BEGIN DATA EXTRACTS
[config.mk]
export PLATFORM = sky130hd
export DESIGN_NAME = song_binary_stream_decoder_top_flat
export DESIGN_NICKNAME = d
export VERILOG_FILES = /design/src/sv/sbsd_pkg.sv /design/src/sv/sbsd_if.sv /design/src/sv/sbsd_core.sv /design/src/sv/song_binary_stream_decoder_top.sv /design/src/flat_wrapper.sv
export SDC_FILE = /design/constraint.sdc
export NUM_CORES = 1
export LEC_CHECK = 0
export BUFFER_PORTS_ARGS = -buffer_cell sky130_fd_sc_hd__buf_2
export CELL_PAD_IN_SITES_DETAIL_PLACEMENT = 1
export CELL_PAD_IN_SITES_GLOBAL_PLACEMENT = 1
export CORE_ASPECT_RATIO = 1.1
export CORE_UTILIZATION = 25
export CTS_CLUSTER_DIAMETER = 120
export CTS_CLUSTER_SIZE = 8
export DETAILED_ROUTE_END_ITERATION = 7
export PLACE_DENSITY = 0.6
export SETUP_SLACK_MARGIN = 0.15
export SKIP_CTS_REPAIR_TIMING = 1
export SYNTH_ARGS = -nofsm -noshare
export SYNTH_HDL_FRONTEND = slang
export SYNTH_SLANG_ARGS = --single-unit
[constraint.sdc]
create_clock -name clk_i -period 6.26 [get_ports clk_i]
set_clock_uncertainty 0.1 [all_clocks]
set_input_delay 0.626 -clock clk_i [delete_from_list [all_inputs] [get_ports clk_i]]
set_output_delay 0.626 -clock clk_i [all_outputs]
set_load 0.01 [all_outputs]
[src/sv/sbsd_pkg.sv]
// Types and constants of the song stream decoder.
// Used by sbsd_core, the top level and the checker; depends on nothing.
package sbsd_pkg;

  typedef enum logic [2:0] {
    PH_HEADER = 3'd0,
    PH_SKIP   = 3'd1,
    PH_DRUMS  = 3'd2,
    PH_ILEN   = 3'd3,
    PH_ITEXT  = 3'd4,
    PH_OPCODE = 3'd5,
    PH_ARGS   = 3'd6,
    PH_FAILED = 3'd7
  } phase_e;

  typedef enum logic [3:0] {
    KIND_HEADER      = 4'd0,
    KIND_DRUM_ID     = 4'd1,
    KIND_INSTR_START = 4'd2,
    KIND_NAME_BYTE   = 4'd3,
    KIND_BEAT        = 4'd4,
    KIND_NOTE        = 4'd5,
    KIND_DRUM_HIT    = 4'd6,
    KIND_ASSIGN      = 4'd7,
    KIND_GLISS       = 4'd8,
    KIND_END         = 4'd9,
    KIND_ERROR       = 4'd10
  } kind_e;

  // Error codes carried in arg0 of an error record.
  localparam logic [7:0] ERR_HDR_SHORT = 8'd0;
  localparam logic [7:0] ERR_SIGNATURE = 8'd1;
  localparam logic [7:0] ERR_TEMPO     = 8'd2;
  localparam logic [7:0] ERR_LENGTH    = 8'd3;
  localparam logic [7:0] ERR_TRUNC     = 8'd4;
  localparam logic [7:0] ERR_OPCODE    = 8'd5;

  // Command opcodes.
  localparam logic [2:0] OP_NOOP   = 3'd0;
  localparam logic [2:0] OP_BEAT   = 3'd1;
  localparam logic [2:0] OP_NOTE   = 3'd2;
  localparam logic [2:0] OP_DRUM   = 3'd3;
  localparam logic [2:0] OP_ASSIGN = 3'd4;
  localparam logic [2:0] OP_GLISS  = 3'd5;

  // Argument bytes per command.
  localparam logic [2:0] NEED_NOTE   = 3'd5;
  localparam logic [2:0] NEED_DRUM   = 3'd3;
  localparam logic [2:0] NEED_ASSIGN = 3'd1;
  localparam logic [2:0] NEED_GLISS  = 3'd3;

  // Byte positions inside the fixed 16-byte header.
  localparam logic [3:0] SIG_LEN       = 4'd8;
  localparam logic [3:0] HPOS_TEMPO_HI = 4'd8;
  localparam logic [3:0] HPOS_TEMPO_LO = 4'd9;
  localparam logic [3:0] HPOS_DRUMS    = 4'd10;
  localparam logic [3:0] HPOS_INSTR    = 4'd11;
  localparam logic [3:0] HPOS_LEN0     = 4'd12;
  localparam logic [3:0] HPOS_LAST     = 4'd15;

  localparam logic [7:0] SIGNATURE [8] = '{
    8'h00, 8'h50, 8'h53, 8'hFF, 8'h53, 8'h4F, 8'h4E, 8'h47
  };

  typedef struct packed {
    kind_e       kind;
    logic [15:0] tempo;
    logic [7:0]  arg0;
    logic [7:0]  arg1;
    logic [7:0]  arg2;
    logic [7:0]  arg3;
    logic [7:0]  arg4;
    logic        file_done;
  } rec_t;

endpackage

[src/sv/sbsd_if.sv]
// Valid/ready stream interfaces for the song stream decoder.
// Depends on nothing; used by the top level.
interface sbsd_in_if;
  logic       valid;
  logic       ready;
  logic [7:0] data_byte;
  logic       final_byte;

  modport source (output valid, output data_byte, output final_byte, input ready);
  modport sink   (input valid, input data_byte, input final_byte, output ready);
endinterface

interface sbsd_out_if;
  logic        valid;
  logic        ready;
  logic [3:0]  kind;
  logic [15:0] tempo;
  logic [7:0]  arg0;
  logic [7:0]  arg1;
  logic [7:0]  arg2;
  logic [7:0]  arg3;
  logic [7:0]  arg4;
  logic        file_done;

  modport source (output valid, output kind, output tempo, output arg0, output arg1,
                  output arg2, output arg3, output arg4, output file_done, input ready);
  modport sink   (input valid, input kind, input tempo, input arg0, input arg1,
                  input arg2, input arg3, input arg4, input file_done, output ready);
endinterface

[src/sv/sbsd_core.sv]
// Parser state and per-byte decode of the song stream decoder.
// Depends on sbsd_pkg.
module sbsd_core (
  input  logic             clk_i,
  input  logic             rst_ni,
  input  logic             step_i,
  input  logic [7:0]       data_byte_i,
  input  logic             final_byte_i,
  output logic             have_o,
  output sbsd_pkg::rec_t   rec_o
);

  sbsd_pkg::phase_e phase_q, phase_d;
  logic [3:0]  hpos_q, hpos_d;
  logic [15:0] tempo_q, tempo_d;
  logic [7:0]  drum_q, drum_d;
  logic [7:0]  instr_q, instr_d;
  logic [31:0] skip_q, skip_d;
  logic [7:0]  items_q, items_d;
  logic [7:0]  text_q, text_d;
  logic [2:0]  opcode_q, opcode_d;
  logic [2:0]  argcnt_q, argcnt_d;
  logic        sig_bad_q, sig_bad_d;
  logic [7:0]  store_q [4];

  logic        store_we;
  logic        err;
  logic [7:0]  err_code;
  sbsd_pkg::rec_t rec;
  logic        have;

  // Phase this byte leads to, before an end of file sends the parser back to the header.
  sbsd_pkg::phase_e step_phase;

  // Where the stream goes once the extra header is behind us.
  sbsd_pkg::phase_e drums_phase;
  logic [7:0]       drums_items;
  // Command decode for the argument phase.
  sbsd_pkg::kind_e  cmd_kind;
  logic [2:0]       cmd_need;
  logic             args_last;
  logic [7:0]       args [5];

  always_comb begin
    if (drum_q != 8'd0) begin
      drums_phase = sbsd_pkg::PH_DRUMS;
      drums_items = drum_q;
    end else if (instr_q != 8'd0) begin
      drums_phase = sbsd_pkg::PH_ILEN;
      drums_items = instr_q;
    end else begin
      drums_phase = sbsd_pkg::PH_OPCODE;
      drums_items = items_q;
    end
  end

  always_comb begin
    case (opcode_q)
      sbsd_pkg::OP_NOTE: begin
        cmd_kind = sbsd_pkg::KIND_NOTE;
        cmd_need = sbsd_pkg::NEED_NOTE;
      end
      sbsd_pkg::OP_DRUM: begin
        cmd_kind = sbsd_pkg::KIND_DRUM_HIT;
        cmd_need = sbsd_pkg::NEED_DRUM;
      end
      sbsd_pkg::OP_ASSIGN: begin
        cmd_kind = sbsd_pkg::KIND_ASSIGN;
        cmd_need = sbsd_pkg::NEED_ASSIGN;
      end
      sbsd_pkg::OP_GLISS: begin
        cmd_kind = sbsd_pkg::KIND_GLISS;
        cmd_need = sbsd_pkg::NEED_GLISS;
      end
      default: begin
        cmd_kind = sbsd_pkg::KIND_HEADER;
        cmd_need = sbsd_pkg::NEED_GLISS;
      end
    endcase
  end

  assign args_last = (argcnt_q + 3'd1) >= cmd_need;

  // Stored bytes below the count, the current byte at the count, zero above.
  always_comb begin
    for (int i = 0; i < 4; i++) begin
      if (3'(i) < argcnt_q) begin
        args[i] = store_q[i];
      end else if (3'(i) == argcnt_q) begin
        args[i] = data_byte_i;
      end else begin
        args[i] = 8'h00;
      end
    end
    args[4] = (argcnt_q == 3'd4) ? data_byte_i : 8'h00;
  end

  // Next state.
  always_comb begin
    step_phase = phase_q;
    hpos_d     = hpos_q;
    tempo_d    = tempo_q;
    drum_d     = drum_q;
    instr_d    = instr_q;
    skip_d     = skip_q;
    items_d    = items_q;
    text_d     = text_q;
    opcode_d   = opcode_q;
    argcnt_d   = argcnt_q;
    sig_bad_d  = sig_bad_q;
    store_we   = 1'b0;
    err        = 1'b0;
    err_code   = sbsd_pkg::ERR_HDR_SHORT;

    case (phase_q)
      sbsd_pkg::PH_HEADER: begin
        if ((hpos_q < sbsd_pkg::SIG_LEN) &&
            (data_byte_i != sbsd_pkg::SIGNATURE[hpos_q[2:0]])) begin
          sig_bad_d = 1'b1;
        end
        case (hpos_q)
          sbsd_pkg::HPOS_TEMPO_HI: tempo_d = {data_byte_i, 8'h00};
          sbsd_pkg::HPOS_TEMPO_LO: tempo_d = tempo_q | {8'h00, data_byte_i};
          sbsd_pkg::HPOS_DRUMS:    drum_d  = data_byte_i;
          sbsd_pkg::HPOS_INSTR:    instr_d = data_byte_i;
          default: begin
            if (hpos_q >= sbsd_pkg::HPOS_LEN0) skip_d = {skip_q[23:0], data_byte_i};
          end
        endcase
        if (hpos_q == sbsd_pkg::HPOS_LAST) begin
          // Checks in order: signature, tempo, extra-header length.
          if (sig_bad_q) begin
            err      = 1'b1;
            err_code = sbsd_pkg::ERR_SIGNATURE;
          end else if (tempo_q == 16'd0) begin
            err      = 1'b1;
            err_code = sbsd_pkg::ERR_TEMPO;
          end else if (skip_d[31]) begin
            err      = 1'b1;
            err_code = sbsd_pkg::ERR_LENGTH;
          end else if (skip_d != 32'd0) begin
            step_phase = sbsd_pkg::PH_SKIP;
          end else begin
            step_phase = drums_phase;
            items_d    = drums_items;
          end
        end else begin
          hpos_d = hpos_q + 4'd1;
        end
      end
      sbsd_pkg::PH_SKIP: begin
        skip_d = skip_q - 32'd1;
        if (skip_q == 32'd1) begin
          step_phase = drums_phase;
          items_d    = drums_items;
        end
      end
      sbsd_pkg::PH_DRUMS: begin
        items_d = items_q - 8'd1;
        if (items_q == 8'd1) begin
          if (instr_q != 8'd0) begin
            items_d    = instr_q;
            step_phase = sbsd_pkg::PH_ILEN;
          end else begin
            step_phase = sbsd_pkg::PH_OPCODE;
          end
        end
      end
      sbsd_pkg::PH_ILEN: begin
        if (data_byte_i != 8'd0) begin
          text_d     = data_byte_i;
          step_phase = sbsd_pkg::PH_ITEXT;
        end else begin
          items_d    = items_q - 8'd1;
          step_phase = (items_q == 8'd1) ? sbsd_pkg::PH_OPCODE : sbsd_pkg::PH_ILEN;
        end
      end
      sbsd_pkg::PH_ITEXT: begin
        text_d = text_q - 8'd1;
        if (text_q == 8'd1) begin
          items_d    = items_q - 8'd1;
          step_phase = (items_q == 8'd1) ? sbsd_pkg::PH_OPCODE : sbsd_pkg::PH_ILEN;
        end
      end
      sbsd_pkg::PH_OPCODE: begin
        // Noop and beat leave the parser where it is.
        if (data_byte_i > {5'd0, sbsd_pkg::OP_GLISS}) begin
          err      = 1'b1;
          err_code = sbsd_pkg::ERR_OPCODE;
        end else if (data_byte_i > {5'd0, sbsd_pkg::OP_BEAT}) begin
          opcode_d   = data_byte_i[2:0];
          argcnt_d   = 3'd0;
          step_phase = sbsd_pkg::PH_ARGS;
        end
      end
      sbsd_pkg::PH_ARGS: begin
        if (args_last) begin
          argcnt_d   = 3'd0;
          step_phase = sbsd_pkg::PH_OPCODE;
        end else begin
          store_we = 1'b1;
          argcnt_d = argcnt_q + 3'd1;
        end
      end
      default: begin
        // Failed: swallow bytes up to the end of the file.
      end
    endcase

    if (err) step_phase = sbsd_pkg::PH_FAILED;
    phase_d = step_phase;

    // Every file end, clean or not, restarts the parser.
    if (final_byte_i) begin
      phase_d   = sbsd_pkg::PH_HEADER;
      hpos_d    = 4'd0;
      tempo_d   = 16'd0;
      drum_d    = 8'd0;
      instr_d   = 8'd0;
      skip_d    = 32'd0;
      items_d   = 8'd0;
      text_d    = 8'd0;
      opcode_d  = 3'd0;
      argcnt_d  = 3'd0;
      sig_bad_d = 1'b0;
    end
  end

  // Record for the current byte.
  always_comb begin
    rec  = '0;
    have = 1'b0;

    case (phase_q)
      sbsd_pkg::PH_HEADER: begin
        if (hpos_q == sbsd_pkg::HPOS_LAST) begin
          have      = 1'b1;
          rec.kind  = sbsd_pkg::KIND_HEADER;
          rec.tempo = tempo_q;
          rec.arg0  = drum_q;
          rec.arg1  = instr_q;
        end
      end
      sbsd_pkg::PH_DRUMS: begin
        have     = 1'b1;
        rec.kind = sbsd_pkg::KIND_DRUM_ID;
        rec.arg0 = data_byte_i;
        rec.arg1 = drum_q - items_q;
      end
      sbsd_pkg::PH_ILEN: begin
        have     = 1'b1;
        rec.kind = sbsd_pkg::KIND_INSTR_START;
        rec.arg0 = data_byte_i;
        rec.arg1 = instr_q - items_q;
      end
      sbsd_pkg::PH_ITEXT: begin
        have     = 1'b1;
        rec.kind = sbsd_pkg::KIND_NAME_BYTE;
        rec.arg0 = data_byte_i;
        rec.arg1 = instr_q - items_q;
      end
      sbsd_pkg::PH_OPCODE: begin
        if (data_byte_i == {5'd0, sbsd_pkg::OP_BEAT}) begin
          have     = 1'b1;
          rec.kind = sbsd_pkg::KIND_BEAT;
        end
      end
      sbsd_pkg::PH_ARGS: begin
        if (args_last) begin
          have     = 1'b1;
          rec.kind = cmd_kind;
          rec.arg0 = args[0];
          rec.arg1 = args[1];
          rec.arg2 = args[2];
          rec.arg3 = args[3];
          rec.arg4 = args[4];
        end
      end
      default: begin
        // Failed: no record.
      end
    endcase

    if (err) begin
      rec           = '0;
      rec.kind      = sbsd_pkg::KIND_ERROR;
      rec.arg0      = err_code;
      rec.file_done = 1'b1;
      have          = 1'b1;
    end else if (final_byte_i && (phase_q != sbsd_pkg::PH_FAILED)) begin
      if (step_phase == sbsd_pkg::PH_OPCODE) begin
        if (!have) begin
          rec      = '0;
          rec.kind = sbsd_pkg::KIND_END;
        end
      end else begin
        rec      = '0;
        rec.kind = sbsd_pkg::KIND_ERROR;
        rec.arg0 = (step_phase == sbsd_pkg::PH_HEADER) ? sbsd_pkg::ERR_HDR_SHORT
                                                      : sbsd_pkg::ERR_TRUNC;
      end
      rec.file_done = 1'b1;
      have          = 1'b1;
    end
  end

  always_ff @(posedge clk_i or negedge rst_ni) begin
    if (!rst_ni) begin
      phase_q   <= sbsd_pkg::PH_HEADER;
      hpos_q    <= 4'd0;
      tempo_q   <= 16'd0;
      drum_q    <= 8'd0;
      instr_q   <= 8'd0;
      skip_q    <= 32'd0;
      items_q   <= 8'd0;
      text_q    <= 8'd0;
      opcode_q  <= 3'd0;
      argcnt_q  <= 3'd0;
      sig_bad_q <= 1'b0;
    end else if (step_i) begin
      phase_q   <= phase_d;
      hpos_q    <= hpos_d;
      tempo_q   <= tempo_d;
      drum_q    <= drum_d;
      instr_q   <= instr_d;
      skip_q    <= skip_d;
      items_q   <= items_d;
      text_q    <= text_d;
      opcode_q  <= opcode_d;
      argcnt_q  <= argcnt_d;
      sig_bad_q <= sig_bad_d;
    end
  end

  always_ff @(posedge clk_i) begin
    if (step_i && store_we) store_q[argcnt_q[1:0]] <= data_byte_i;
  end

  assign have_o = have;
  assign rec_o  = rec;

endmodule

[src/sv/song_binary_stream_decoder_top.sv]
// Top level of the song stream decoder: input register, decode core, result register.
// Depends on sbsd_pkg, sbsd_if (sbsd_in_if, sbsd_out_if) and sbsd_core.
//
//   channel   dir   transaction payload
//   in_i      in    data_byte, final_byte (one file byte)
//   out_o     out   kind, tempo, arg0..arg4, file_done (one record)
//
// One byte is taken per cycle while out_o is not stalling; its record passes
// through the input register, then the result register, before it is presented
// on out_o.
// Bytes that produce no record (signature, extra header, noop, error tail) only
// advance the parser state.
// Reset clears the parser to the header phase and empties both registers.
// A stalled result register holds its record; the input register keeps taking
// bytes until it is full too, then in_i.ready stays low until out_o drains.
module song_binary_stream_decoder_top (
  input  logic              clk_i,
  input  logic              rst_ni,
  sbsd_in_if.sink           in_i,
  sbsd_out_if.source        out_o
);

  // Input register.
  logic       in_valid_q, in_valid_d;
  logic [7:0] in_byte_q;
  logic       in_final_q;

  // Result register.
  logic           out_valid_q, out_valid_d;
  sbsd_pkg::rec_t out_rec_q;

  logic           advance;
  logic           have;
  sbsd_pkg::rec_t rec;

  // Move the held byte through decode when the result register can take its record.
  assign advance  = in_valid_q && (!out_valid_q || out_o.ready);
  assign in_i.ready = !in_valid_q || advance;

  always_comb begin
    in_valid_d = in_valid_q;
    if (in_i.valid && in_i.ready) begin
      in_valid_d = 1'b1;
    end else if (advance) begin
      in_valid_d = 1'b0;
    end
  end

  always_comb begin
    out_valid_d = out_valid_q;
    if (advance) begin
      out_valid_d = have;
    end else if (out_o.ready) begin
      out_valid_d = 1'b0;
    end
  end

  sbsd_core u_core (
    .clk_i        (clk_i),
    .rst_ni       (rst_ni),
    .step_i       (advance),
    .data_byte_i  (in_byte_q),
    .final_byte_i (in_final_q),
    .have_o       (have),
    .rec_o        (rec)
  );

  always_ff @(posedge clk_i or negedge rst_ni) begin
    if (!rst_ni) begin
      in_valid_q  <= 1'b0;
      out_valid_q <= 1'b0;
    end else begin
      in_valid_q  <= in_valid_d;
      out_valid_q <= out_valid_d;
    end
  end

  // Payload registers: load on transaction, no reset.
  always_ff @(posedge clk_i) begin
    if (in_i.valid && in_i.ready) begin
      in_byte_q  <= in_i.data_byte;
      in_final_q <= in_i.final_byte;
    end
    if (advance && have) begin
      out_rec_q <= rec;
    end
  end

  assign out_o.valid     = out_valid_q;
  assign out_o.kind      = out_rec_q.kind;
  assign out_o.tempo     = out_rec_q.tempo;
  assign out_o.arg0      = out_rec_q.arg0;
  assign out_o.arg1      = out_rec_q.arg1;
  assign out_o.arg2      = out_rec_q.arg2;
  assign out_o.arg3      = out_rec_q.arg3;
  assign out_o.arg4      = out_rec_q.arg4;
  assign out_o.file_done = out_rec_q.file_done;

endmodule

[src/flat_wrapper.sv]
// flat-port wrapper written by rule: the top's interface ports become plain ports
module song_binary_stream_decoder_top_flat 
  (clk_i, rst_ni, in_i_valid, in_i_data_byte, in_i_final_byte, in_i_ready, out_o_valid, out_o_kind, out_o_tempo, out_o_arg0, out_o_arg1, out_o_arg2, out_o_arg3, out_o_arg4, out_o_file_done, out_o_ready);
  sbsd_in_if in_i_i ();
  sbsd_out_if out_o_i ();
  input  logic clk_i;
  input  logic rst_ni;
  input wire logic [$bits(in_i_i.valid)-1:0] in_i_valid;
  input wire logic [$bits(in_i_i.data_byte)-1:0] in_i_data_byte;
  input wire logic [$bits(in_i_i.final_byte)-1:0] in_i_final_byte;
  output wire logic [$bits(in_i_i.ready)-1:0] in_i_ready;
  output wire logic [$bits(out_o_i.valid)-1:0] out_o_valid;
  output wire logic [$bits(out_o_i.kind)-1:0] out_o_kind;
  output wire logic [$bits(out_o_i.tempo)-1:0] out_o_tempo;
  output wire logic [$bits(out_o_i.arg0)-1:0] out_o_arg0;
  output wire logic [$bits(out_o_i.arg1)-1:0] out_o_arg1;
  output wire logic [$bits(out_o_i.arg2)-1:0] out_o_arg2;
  output wire logic [$bits(out_o_i.arg3)-1:0] out_o_arg3;
  output wire logic [$bits(out_o_i.arg4)-1:0] out_o_arg4;
  output wire logic [$bits(out_o_i.file_done)-1:0] out_o_file_done;
  input wire logic [$bits(out_o_i.ready)-1:0] out_o_ready;
  assign in_i_i.valid = in_i_valid;
  assign in_i_i.data_byte = in_i_data_byte;
  assign in_i_i.final_byte = in_i_final_byte;
  assign in_i_ready = in_i_i.ready;
  assign out_o_valid = out_o_i.valid;
  assign out_o_kind = out_o_i.kind;
  assign out_o_tempo = out_o_i.tempo;
  assign out_o_arg0 = out_o_i.arg0;
  assign out_o_arg1 = out_o_i.arg1;
  assign out_o_arg2 = out_o_i.arg2;
  assign out_o_arg3 = out_o_i.arg3;
  assign out_o_arg4 = out_o_i.arg4;
  assign out_o_file_done = out_o_i.file_done;
  assign out_o_i.ready = out_o_ready;
  song_binary_stream_decoder_top u_core (.clk_i(clk_i), .rst_ni(rst_ni), .in_i(in_i_i), .out_o(out_o_i));
endmodule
END DATA EXTRACTS
Please reproduce, exactly as they appear above, the lines from the line containing "export LEC_CHECK = 0" up to and including the line containing "set_clock_uncertainty 0.1 [all_clocks]".

export LEC_CHECK = 0
export BUFFER_PORTS_ARGS = -buffer_cell sky130_fd_sc_hd__buf_2
export CELL_PAD_IN_SITES_DETAIL_PLACEMENT = 1
export CELL_PAD_IN_SITES_GLOBAL_PLACEMENT = 1
export CORE_ASPECT_RATIO = 1.1
export CORE_UTILIZATION = 25
export CTS_CLUSTER_DIAMETER = 120
export CTS_CLUSTER_SIZE = 8
export DETAILED_ROUTE_END_ITERATION = 7
export PLACE_DENSITY = 0.6
export SETUP_SLACK_MARGIN = 0.15
export SKIP_CTS_REPAIR_TIMING = 1
export SYNTH_ARGS = -nofsm -noshare
export SYNTH_HDL_FRONTEND = slang
export SYNTH_SLANG_ARGS = --single-unit
[constraint.sdc]
create_clock -name clk_i -period 6.26 [get_ports clk_i]
set_clock_uncertainty 0.1 [all_clocks]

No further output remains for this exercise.